Drupal MCP 1.1 Released: Security, HTTP Support & Roadmap Update

Giorgi Jibladze, CTO and Partner at Omedia, published an update on the progress of the Drupal MCP (Model Connection Protocol) module. The post outlines the current state of the module, improvements made in version 1.1, and the direction of future development.

Omedia began development of the MCP module just two days after Anthropic released the initial MCP specification, positioning Drupal as one of the first content management systems to support the standard. At its core, the module is designed to allow Drupal to function as an MCP server, connecting external large language models (LLMs) to Drupal in a structured and standards-compliant way.

The latest version, MCP 1.1, focuses on security and integration. Following a security review by Marcus Johansson, the module now includes permission checks, refined access controls, and improvements to authenticated access. Token authentication has been updated to let administrators assign specific user accounts, addressing previous limitations where the system defaulted to user 1.

The update also changes how content types are managed: all are now disabled by default, giving developers clearer control. Drush command execution has been tightened to limit exposure, with only whitelisted commands allowed and warnings added for those considered high-risk.

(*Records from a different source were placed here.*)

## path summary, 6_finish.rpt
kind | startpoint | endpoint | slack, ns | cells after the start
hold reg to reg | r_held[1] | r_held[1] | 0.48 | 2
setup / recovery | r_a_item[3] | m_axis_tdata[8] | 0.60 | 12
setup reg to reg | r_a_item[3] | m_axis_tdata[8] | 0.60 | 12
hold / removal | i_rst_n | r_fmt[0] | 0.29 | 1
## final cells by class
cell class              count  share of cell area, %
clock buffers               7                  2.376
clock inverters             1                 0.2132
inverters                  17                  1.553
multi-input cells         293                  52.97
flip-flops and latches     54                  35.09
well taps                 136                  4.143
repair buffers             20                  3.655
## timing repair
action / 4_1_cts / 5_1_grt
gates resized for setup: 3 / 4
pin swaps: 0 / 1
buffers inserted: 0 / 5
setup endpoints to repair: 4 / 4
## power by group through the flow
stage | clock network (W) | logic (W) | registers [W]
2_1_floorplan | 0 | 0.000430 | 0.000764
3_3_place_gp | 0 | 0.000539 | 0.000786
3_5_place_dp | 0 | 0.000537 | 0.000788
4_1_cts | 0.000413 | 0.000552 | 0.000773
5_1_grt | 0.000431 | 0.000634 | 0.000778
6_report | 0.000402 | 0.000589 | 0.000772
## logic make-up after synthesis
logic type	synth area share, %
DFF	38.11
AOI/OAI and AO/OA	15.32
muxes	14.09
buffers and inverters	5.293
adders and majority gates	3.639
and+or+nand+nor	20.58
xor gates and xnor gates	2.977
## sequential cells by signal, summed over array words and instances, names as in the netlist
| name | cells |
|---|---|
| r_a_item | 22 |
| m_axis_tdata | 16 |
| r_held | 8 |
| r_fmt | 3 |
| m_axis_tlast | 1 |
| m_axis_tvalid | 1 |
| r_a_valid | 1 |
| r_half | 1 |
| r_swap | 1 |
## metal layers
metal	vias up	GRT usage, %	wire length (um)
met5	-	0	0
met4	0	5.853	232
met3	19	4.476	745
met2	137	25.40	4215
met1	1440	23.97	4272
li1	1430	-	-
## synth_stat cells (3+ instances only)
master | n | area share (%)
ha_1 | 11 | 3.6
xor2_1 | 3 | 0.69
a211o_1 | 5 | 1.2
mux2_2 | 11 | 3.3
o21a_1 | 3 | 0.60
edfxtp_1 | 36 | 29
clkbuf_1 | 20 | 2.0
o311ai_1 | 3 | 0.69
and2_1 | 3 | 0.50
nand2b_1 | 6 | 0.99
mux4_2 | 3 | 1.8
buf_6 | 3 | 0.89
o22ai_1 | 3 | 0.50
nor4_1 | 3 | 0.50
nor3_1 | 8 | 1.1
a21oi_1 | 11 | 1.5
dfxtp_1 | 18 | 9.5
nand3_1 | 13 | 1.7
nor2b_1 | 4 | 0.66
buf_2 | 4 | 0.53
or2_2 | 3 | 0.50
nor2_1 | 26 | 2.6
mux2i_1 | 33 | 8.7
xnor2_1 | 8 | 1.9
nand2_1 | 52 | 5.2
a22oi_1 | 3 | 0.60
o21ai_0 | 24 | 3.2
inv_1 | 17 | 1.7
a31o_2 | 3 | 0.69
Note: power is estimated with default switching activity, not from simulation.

On the connectivity side, version 1.1 introduces initial support for HTTP transport, in addition to STDIO. This allows easier integration with cloud-hosted LLMs via public URLs. Support for Server-Sent Events (SSE) and better authentication are noted as priorities for future releases.

A formal roadmap has been published and will continue to evolve based on community input. High on the list is implementing OAuth-based authorisation—necessary for full MCP compliance. Although a prototype exists, broader coordination is needed since OAuth is not yet part of Drupal core.

Additional goals include enabling HTTP streaming via SSE and integrating with ECA (Event-Condition-Action) actions, a feature that will require collaboration with developer Jürgen Haas and his team.

Documentation and setup guides for the module are available on Omedia’s site. Feedback and collaboration from the Drupal community are encouraged as development continues.